The similar designation between pleuropulmonary blastoma and pulmonary blastoma is due to the latter being a misnomer. Unlike pleuropulmonary blastoma, pulmonary blastoma is a sarcomatoid carcinoma of adults, along with pleomorphic carcinoma, spindle cell carcinoma, giant cell carcinoma and carcinosarcoma. Pulmonary sarcomatoid carcinomas (PSCs) are currently defined as poorly differentiated non-small-cell carcinomas containing a component with sarcoma or sarcoma-like (spindle and/or giant cell) features[4]. The sarcomatous or sarcomatoid component of these tumors is thought to derive from carcinoma cells during the progression of carcinogenesis through the activation of an epithelial-mesenchymal transition program. The epithelial component is variable stained with antibodies binding low- and high-molecular-weight cytokeratins, epithelial membrane antigen (EMA), andcarcinoembryonic antigen(CEA), whereas the opposite holds true for the sarcomatous or sarcomatoid component, which is instead consistently immunoreactive for vimentin. Please see Fig.4 for an example of the morphology of pulmonary blastoma.

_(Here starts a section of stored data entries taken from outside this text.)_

<file path="src/hw/rtl/swqfs_pkg.sv">
// shared types and constants for the fit-select swap queue
// no dependencies; used by every module of the block
package swqfs_pkg;

  localparam int QUEUE_DEPTH = 16;
  localparam int IDX_W       = $clog2(QUEUE_DEPTH);
  localparam int CNT_W       = $clog2(QUEUE_DEPTH + 1);
  localparam int ID_W        = 16;
  localparam int SIZE_W      = 32;
  localparam int STAT_W      = 2;
  localparam int IN_DATA_W   = 88;
  localparam int OUT_DATA_W  = 24;

  localparam logic ACT_APPEND   = 1'b0;
  localparam logic ACT_RETRIEVE = 1'b1;

  localparam logic [STAT_W-1:0] STAT_DONE = 2'd0;
  localparam logic [STAT_W-1:0] STAT_NONE = 2'd1;
  localparam logic [STAT_W-1:0] STAT_FULL = 2'd2;

  localparam logic POLICY_FIRST = 1'b0;
  localparam logic POLICY_BEST  = 1'b1;

  typedef struct packed {
    logic [ID_W-1:0]   id;
    logic [SIZE_W-1:0] size;
    logic              blocked;
  } entry_t;

  // running best candidate handed from cell to cell
  typedef struct packed {
    logic              found;
    logic [SIZE_W-1:0] key;
    logic [ID_W-1:0]   id;
    logic [IDX_W-1:0]  idx;
  } cand_t;

  typedef struct packed {
    logic              append;
    logic [IDX_W-1:0]  wr_idx;
    logic              remove;
    logic [IDX_W-1:0]  rm_idx;
    logic              eval;
    logic              step;
    logic [CNT_W-1:0]  count;
    logic [SIZE_W-1:0] avail;
    logic              allow;
    logic              policy;
    entry_t            new_entry;
  } ctl_t;

endpackage

</file>
<file path="src/hw/rtl/swq_cell.sv">
// one queue slot: holds an entry, judges its own fit and passes the best
// candidate so far to the next slot; depends on swqfs_pkg
module swq_cell import swqfs_pkg::*; (
  input  logic             clk,
  input  logic             rst,
  input  ctl_t             ctl,
  input  logic [IDX_W-1:0] my_idx,
  input  entry_t           next_entry,
  output entry_t           entry,
  input  cand_t            cand_in,
  output cand_t            cand_out
);

  logic              in_use;
  logic              q_ok;
  logic [SIZE_W-1:0] q_key;
  logic              take_self;

  assign in_use    = {1'b0, my_idx} < ctl.count;
  assign take_self = q_ok && (!cand_in.found || (q_key < cand_in.key));

  always_ff @(posedge clk) begin
    if (ctl.append && (ctl.wr_idx == my_idx)) begin
      entry <= ctl.new_entry;
    end else if (ctl.remove && (my_idx >= ctl.rm_idx)) begin
      entry <= next_entry;
    end
    if (ctl.eval) begin
      q_ok <= in_use && (entry.size <= ctl.avail) && (ctl.allow || !entry.blocked);
      // first fit ranks unblocked ahead of blocked, best fit ranks by waste
      if (ctl.policy == POLICY_BEST) begin
        q_key <= ctl.avail - entry.size;
      end else begin
        q_key <= {{(SIZE_W-1){1'b0}}, entry.blocked};
      end
    end
  end

  always_ff @(posedge clk) begin
    if (rst) begin
      cand_out.found <= 1'b0;
    end else if (ctl.eval) begin
      cand_out.found <= 1'b0;
    end else if (ctl.step) begin
      if (take_self) begin
        cand_out.found <= 1'b1;
      end else begin
        cand_out.found <= cand_in.found;
      end
    end
    if (ctl.step) begin
      if (take_self) begin
        cand_out.key <= q_key;
        cand_out.id  <= entry.id;
        cand_out.idx <= my_idx;
      end else begin
        cand_out.key <= cand_in.key;
        cand_out.id  <= cand_in.id;
        cand_out.idx <= cand_in.idx;
      end
    end
  end

endmodule

</file>
<file path="src/hw/rtl/swq_ctrl.sv">
// sequencer: takes a word, drives append, scan and removal over the cell
// row, keeps the entry count and the output register; depends on swqfs_pkg
module swq_ctrl import swqfs_pkg::*; (
  input  logic                  clk,
  input  logic                  rst,
  input  logic                  s_tvalid,
  output logic                  s_tready,
  input  logic [IN_DATA_W-1:0]  s_tdata,
  input  logic                  s_tuser,
  output logic                  m_tvalid,
  input  logic                  m_tready,
  output logic [OUT_DATA_W-1:0] m_tdata,
  input  logic                  policy,
  input  cand_t                 final_cand,
  output ctl_t                  ctl
);

  typedef enum logic [4:0] {
    ST_IDLE  = 5'b00001,
    ST_EVAL  = 5'b00010,
    ST_SCAN  = 5'b00100,
    ST_APPLY = 5'b01000,
    ST_RESP  = 5'b10000
  } state_t;

  state_t            state;
  state_t            state_next;
  logic [CNT_W-1:0]  count;
  logic [IDX_W-1:0]  scan_cnt;
  logic              item_action;
  entry_t            item_entry;
  logic [SIZE_W-1:0] item_avail;
  logic              item_allow;
  logic [ID_W-1:0]   res_id;
  logic [STAT_W-1:0] res_status;
  logic              full;
  logic              out_free;

  assign s_tready = (state == ST_IDLE);
  assign full     = (count == CNT_W'(QUEUE_DEPTH));
  assign out_free = !m_tvalid || m_tready;

  always_comb begin
    ctl.append    = (state == ST_APPLY) && (item_action == ACT_APPEND) && !full;
    ctl.wr_idx    = count[IDX_W-1:0];
    ctl.remove    = (state == ST_APPLY) && (item_action == ACT_RETRIEVE) && final_cand.found;
    ctl.rm_idx    = final_cand.idx;
    ctl.eval      = (state == ST_EVAL);
    ctl.step      = (state == ST_SCAN);
    ctl.count     = count;
    ctl.avail     = item_avail;
    ctl.allow     = item_allow;
    ctl.policy    = policy;
    ctl.new_entry = item_entry;
  end

  always_comb begin
    state_next = state;
    unique case (state)
      ST_IDLE: begin
        if (s_tvalid) begin
          state_next = (s_tuser == ACT_APPEND) ? ST_APPLY : ST_EVAL;
        end
      end
      ST_EVAL: state_next = ST_SCAN;
      ST_SCAN: begin
        if (scan_cnt == IDX_W'(QUEUE_DEPTH - 1)) begin
          state_next = ST_APPLY;
        end
      end
      ST_APPLY: state_next = ST_RESP;
      ST_RESP: begin
        if (out_free) begin
          state_next = ST_IDLE;
        end
      end
      default: state_next = ST_IDLE;
    endcase
  end

  always_ff @(posedge clk) begin
    if (rst) begin
      state    <= ST_IDLE;
      count    <= '0;
      m_tvalid <= 1'b0;
    end else begin
      state <= state_next;
      if (ctl.append) begin
        count <= count + CNT_W'(1);
      end else if (ctl.remove) begin
        count <= count - CNT_W'(1);
      end
      if ((state == ST_RESP) && out_free) begin
        m_tvalid <= 1'b1;
      end else if (m_tready) begin
        m_tvalid <= 1'b0;
      end
    end
  end

  always_ff @(posedge clk) begin
    if (s_tvalid && s_tready) begin
      item_action        <= s_tuser;
      item_entry.id      <= s_tdata[15:0];
      item_entry.size    <= s_tdata[47:16];
      item_entry.blocked <= s_tdata[48];
      item_avail         <= s_tdata[80:49];
      item_allow         <= s_tdata[81];
    end
    if (state == ST_EVAL) begin
      scan_cnt <= '0;
    end else if (state == ST_SCAN) begin
      scan_cnt <= scan_cnt + IDX_W'(1);
    end
    if (state == ST_APPLY) begin
      if (item_action == ACT_APPEND) begin
        res_id     <= '0;
        res_status <= full ? STAT_FULL : STAT_DONE;
      end else if (final_cand.found) begin
        res_id     <= final_cand.id;
        res_status <= STAT_DONE;
      end else begin
        res_id     <= '0;
        res_status <= STAT_NONE;
      end
    end
    if ((state == ST_RESP) && out_free) begin
      m_tdata <= {{(OUT_DATA_W-ID_W-STAT_W){1'b0}}, res_status, res_id};
    end
  end

endmodule

</file>
<file path="src/hw/rtl/swap_queue_fit_select.sv">
// Ordered swap queue with first-fit / best-fit retrieval. An append word goes
// from acceptance through the apply and response states to the result. A retrieve
// word first has every slot judged in parallel in the eval state, then the
// best candidate ripples through the row of slot cells one cell per cycle,
// then the apply state removes the chosen slot by shifting the later slots down.
// One word is in work at a time; the finished word waits in the output
// register, and the next word is accepted once the result has moved there.
// Top level: apb policy register, cell row and sequencer; depends on swqfs_pkg.
module swap_queue_fit_select import swqfs_pkg::*; (
  input  logic                  clk,
  input  logic                  rst,
  input  logic                  s_tvalid,
  output logic                  s_tready,
  // [15:0] proc_id, [47:16] proc_size, [48] proc_blocked,
  // [80:49] size_available, [81] allow_blocked, [87:82] zero
  input  logic [IN_DATA_W-1:0]  s_tdata,
  // [0] action
  input  logic                  s_tuser,
  output logic                  m_tvalid,
  input  logic                  m_tready,
  // [15:0] chosen_id, [17:16] status, [23:18] zero
  output logic [OUT_DATA_W-1:0] m_tdata,
  input  logic                  psel,
  input  logic                  penable,
  input  logic                  pwrite,
  input  logic [2:0]            paddr,
  input  logic [31:0]           pwdata,
  output logic [31:0]           prdata,
  output logic                  pready
);

  localparam logic [2:0] ADDR_POLICY = 3'd0;

  logic   policy;
  ctl_t   ctl;
  entry_t ents  [QUEUE_DEPTH];
  cand_t  cands [QUEUE_DEPTH+1];

  assign pready = 1'b1;
  assign prdata = (paddr == ADDR_POLICY) ? {31'b0, policy} : 32'b0;

  always_ff @(posedge clk) begin
    if (rst) begin
      policy <= POLICY_FIRST;
    end else if (psel && penable && pwrite && pready && (paddr == ADDR_POLICY)) begin
      policy <= pwdata[0];
    end
  end

  assign cands[0] = '0;

  for (genvar g = 0; g < QUEUE_DEPTH; g++) begin : g_cell
    entry_t nxt;
    if (g == QUEUE_DEPTH - 1) begin : g_last
      assign nxt = ents[g];
    end else begin : g_mid
      assign nxt = ents[g+1];
    end
    swq_cell u_cell (
      .clk        (clk),
      .rst        (rst),
      .ctl        (ctl),
      .my_idx     (IDX_W'(g)),
      .next_entry (nxt),
      .entry      (ents[g]),
      .cand_in    (cands[g]),
      .cand_out   (cands[g+1])
    );
  end

  swq_ctrl u_ctrl (
    .clk        (clk),
    .rst        (rst),
    .s_tvalid   (s_tvalid),
    .s_tready   (s_tready),
    .s_tdata    (s_tdata),
    .s_tuser    (s_tuser),
    .m_tvalid   (m_tvalid),
    .m_tready   (m_tready),
    .m_tdata    (m_tdata),
    .policy     (policy),
    .final_cand (cands[QUEUE_DEPTH]),
    .ctl        (ctl)
  );

endmodule

</file>
<file path="config.mk">
export PLATFORM = sky130hd
export DESIGN_NAME = swap_queue_fit_select
export DESIGN_NICKNAME = d
export VERILOG_FILES = /design/src/hw/rtl/swqfs_pkg.sv /design/src/hw/rtl/swq_cell.sv /design/src/hw/rtl/swq_ctrl.sv /design/src/hw/rtl/swap_queue_fit_select.sv
export SDC_FILE = /design/constraint.sdc
export NUM_CORES = 2
export LEC_CHECK = 0
export BUFFER_PORTS_ARGS = -buffer_cell sky130_fd_sc_hd__buf_2
export CAP_MARGIN = 20
export CORE_MARGIN = 5
export CORE_UTILIZATION = 57
export CTS_CLUSTER_SIZE = 12
export DETAILED_ROUTE_END_ITERATION = 8
export HOLD_SLACK_MARGIN = 0.15
export PLACE_DENSITY = 0.73
export SLEW_MARGIN = 30
export SYNTH_ARGS = -nofsm -noshare
export SYNTH_HDL_FRONTEND = slang
export SYNTH_SLANG_ARGS = --single-unit
export TNS_END_PERCENT = 5
</file>
<file path="constraint.sdc">
create_clock -name clk -period 43.2 [get_ports clk]
set_clock_uncertainty 0.05 [all_clocks]
set_input_delay 2.16 -clock clk [delete_from_list [all_inputs] [get_ports clk]]
set_output_delay 2.16 -clock clk [all_outputs]
set_load 0.01 [all_outputs]
</file>
==> results.sh <==
export IMPL_drv_slew=0
export IMPL_fin_total_pwr_mw=5.06
export IMPL_worst_pin_slew_ps=1130
export IMPL_stdcell_count=14039
export IMPL_drc=0
export IMPL_worst_slack_ps=38060
export IMPL_synth_top_cells_by_area="edfxtp_1 (52%), mux2_2 (12%), ha_1 (9.5%), inv_1 (3.2%), a21oi_1 (2.3%)"
export IMPL_die_area_um2=236000
export IMPL_path_class="register to register"
export IMPL_grtUsageTotal=0.321
export IMPL_grt_pass1_vias=85439
export IMPL_clk_pin_slew_worst_paths_ps=60
export IMPL_startpoint_type="register"
export IMPL_fill_cells=17327
export IMPL_hold_viol=0
export IMPL_drive_above_1_share=0.189
export IMPL_p_leak_nw=53.9
export IMPL_routed_wl_um=388000
export IMPL_r2r_start="u_ctrl.state[4]"
export IMPL_ys_ff_latch=2248
export IMPL_synth_ff_type="edfxtp_1"
export IMPL_fin_area_um2=141000
export IMPL_avgSynthCellArea_um2=12.0
export IMPL_cts_path_max_buffers=3
export IMPL_worstPathMaxFanout=119
export IMPL_root_buffer="clkbuf_16"
export IMPL_seqCellArea_um2=67200
export IMPL_multiInputGateArea_um2=56300
export IMPL_syn_area_um2=129000
export IMPL_die_h_um=486
export IMPL_grt_pass1_wl_um=560000
export IMPL_htreeDepth=4
export IMPL_yosysUniqueCellTypes=106
export IMPL_routabilityCongestion=0.948
export IMPL_worstPathArrival_ps=5560
export IMPL_ir_worst_vdd_mv=0.0429
export IMPL_synth_commonest_cells="edfxtp_1 (2216), mux2_2 (1347), inv_1 (1105)"
export IMPL_placed_cells=13601
export IMPL_vias_per_cell=6.24
export IMPL_yosys_area_top_type="edfxtp_1"
export IMPL_r2r_slack_ps=38060
export IMPL_hold_class="register to register"
export IMPL_numCtsBuffers=239
export IMPL_fin_util=0.626
export IMPL_synth_top_cell_area_share=0.516
export IMPL_hp_start="u_ctrl.res_id[2]"
export IMPL_final_setup_viol_count=0
export IMPL_synthToLayoutAreaGrowth_pct=9.22
export IMPL_rsz0062_at_grt="no"
export IMPL_cts_resized=0
export IMPL_period_needed_ps=5140
export IMPL_drtIter0Drc=9169
export IMPL_preCtsSetupSlack_ps=38090
export IMPL_cap_viol_max_count=0
export IMPL_start_util=0.573
export IMPL_portBuffers=114
export IMPL_crit_end="g_cell[9].u_cell.cand_out[44]"
export IMPL_p_per_area_nw_per_um2=35.9
export IMPL_r2r_cells=7
export IMPL_grt_ovfl_total=0
export IMPL_grt_max_degree=151
export IMPL_timing_rr_end="g_cell[9].u_cell.cand_out[44]"
export IMPL_relSlewSlack=0.245
export IMPL_io_pins=190
export IMPL_dp_hpwl_um=277000
export IMPL_endpoint_kind="register"
export IMPL_yosys_cell_count_top_type="edfxtp_1"
export IMPL_synth_edf_count=2216
export IMPL_tns_ps=0
export IMPL_wl_per_cell_um=27.6
export IMPL_clk_latency_ps=950
export IMPL_required_ps=43620
export IMPL_syn_instance_count=10733
export IMPL_antenna_found_initial=11
export IMPL_rows=174
export IMPL_cts_sinks=2248
export IMPL_status="complete, no violations"
export IMPL_die_w_um=486
export IMPL_dr_pass1_iters=6
export IMPL_ant_nets=0
export IMPL_fin_nets=11980
export IMPL_max_freq_ghz=0.195
export IMPL_core_um2=225000
export IMPL_synthArstFlopShare=0
export IMPL_placed_area_um2=133000
export IMPL_tritoncts="yes"
export IMPL_startpoint="u_ctrl.state[4]"
export IMPL_synth_warning_count=0
export IMPL_fin_crit_sh=0.119
export IMPL_hold_slack_ps=366
export IMPL_yosysSeqAreaShare=0.521
export IMPL_cts_hold_fix_buffers=0
export IMPL_vias=87639
export IMPL_post_cts_buffers=0
==> sequential cells by signal, indices dropped and copies added, names as in the netlist, 16 cells and up <==
name and cells:
g_cell.u_cell.cand_out 801, g_cell.u_cell.entry 784, g_cell.u_cell.q_key 512, g_cell.u_cell.q_ok 16, u_ctrl.ctl 49, u_ctrl.item_avail 32
u_ctrl.m_tdata 18, u_ctrl.res_id 16
==> layout make-up <==
class	instances	share of cell area
sequential	2248	0.477
multi-input combinational	6992	0.399
clock buffer	303	0.0446
inverter	1107	0.0296
tap	2992	0.0266
timing repair buffer	262	0.0127
clock inverter	127	0.0103
antenna	8	0.000142
==> per-layer routing <==
metal	track usage	wire length (µm)
met1	0.445	161000
met2	0.498	172000
met3	0.0477	32300
met4	0.156	22500
met5	0	13
==> cell families after synthesis <==
kind of cell / after synthesis / synth area share
flops: 2248 / 0.521
simple gates: 2141 / 0.0816
fa+ha+maj: 999 / 0.0978
buf+inv: 1529 / 0.0472
other cells: 2 / 0.0000582
compound gates: 1997 / 0.102
mux: 1449 / 0.126
xor+xnor: 368 / 0.0250
==> worst max-delay path, stage by stage, from the launching register on <==
cell and delay, ps:
dfxtp_1 310, nor2_1 200, nand3_2 180, inv_8 680, buf_4 840, buf_4 640
buf_4 740, buf_4 790
==> worst min path at each step <==
stage,end,depth (start not counted)
6_report,u_ctrl.m_tdata[2],0
5_1_grt,u_ctrl.m_tdata[8],0
4_1_cts,u_ctrl.m_tdata[8],0
2_1_floorplan,u_ctrl.m_tdata[0],0
3_3_place_gp,u_ctrl.m_tdata[16],0
3_5_place_dp,u_ctrl.m_tdata[3],0
==> layout by cell type (no fill, tap or decap), drive strengths merged, types with 23 or more instances in the layout <==
| cell | instances |
|---|---|
| a2111oi | 24 |
| a211oi | 78 |
| a21o | 372 |
| a21oi | 587 |
| a221oi | 39 |
| a31oi | 74 |
| and2 | 112 |
| and3 | 99 |
| and4 | 23 |
| buf | 262 |
| clkbuf | 303 |
| clkinv | 100 |
| conb | 38 |
| dfxtp | 32 |
| edfxtp | 2216 |
| ha | 983 |
| inv | 1111 |
| mux2 | 1408 |
| mux2i | 41 |
| nand2 | 413 |
| nand2b | 110 |
| nand3 | 187 |
| nand4 | 153 |
| nor2 | 639 |
| nor2b | 124 |
| nor3 | 127 |
| nor4 | 25 |
| o211ai | 72 |
| o21a | 73 |
| o21ai | 368 |
| o21bai | 60 |
| o31a | 26 |
| o31ai | 41 |
| or2 | 44 |
| or3 | 30 |
| xnor2 | 185 |
| xor2 | 183 |
==> power breakdown <==
group,internal (mW),switching (mW),total (mW)
clock network,1.14,0.898,2.04
logic,0.206,0.392,0.598
registers,2.40,0.0194,2.42
Note: power is estimated with default switching activity, not from simulation.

Fig. 4. Pulmonary blastoma, so-called because of its resemblance to first trimester fetal lung, is a rare, biphasic tumour that occurs at any age, with a mean of about 40 years. ( source: http://www.histopathology-india.net/pulmonary_blastoma.htm)

REFERENCES

  1. Priest, J.R., et al., Pulmonary cysts in early childhood and the risk of malignancy. Pediatr Pulmonol, 2009. 44(1): p. 14-30.
  2. Hill, D.A., et al., Type I pleuropulmonary blastoma: pathology and biology study of 51 cases from the international pleuropulmonary blastoma registry. Am J Surg Pathol, 2008. 32(2): p. 282-95.
  3. Hill, D.A., et al., DICER1 mutations in familial pleuropulmonary blastoma. Science, 2009. 325(5943): p. 965.
  4. Pelosi, G., et al., Review article: pulmonary sarcomatoid carcinomas: a practical overview. Int J Surg Pathol. 18(2): p. 103-20.
  5. Manivel J.C., et. al. Pleuropulmonary blastoma. The so-called pulmonary blastoma of childhood. Cancer. 1988;62(8):1516-26. Review.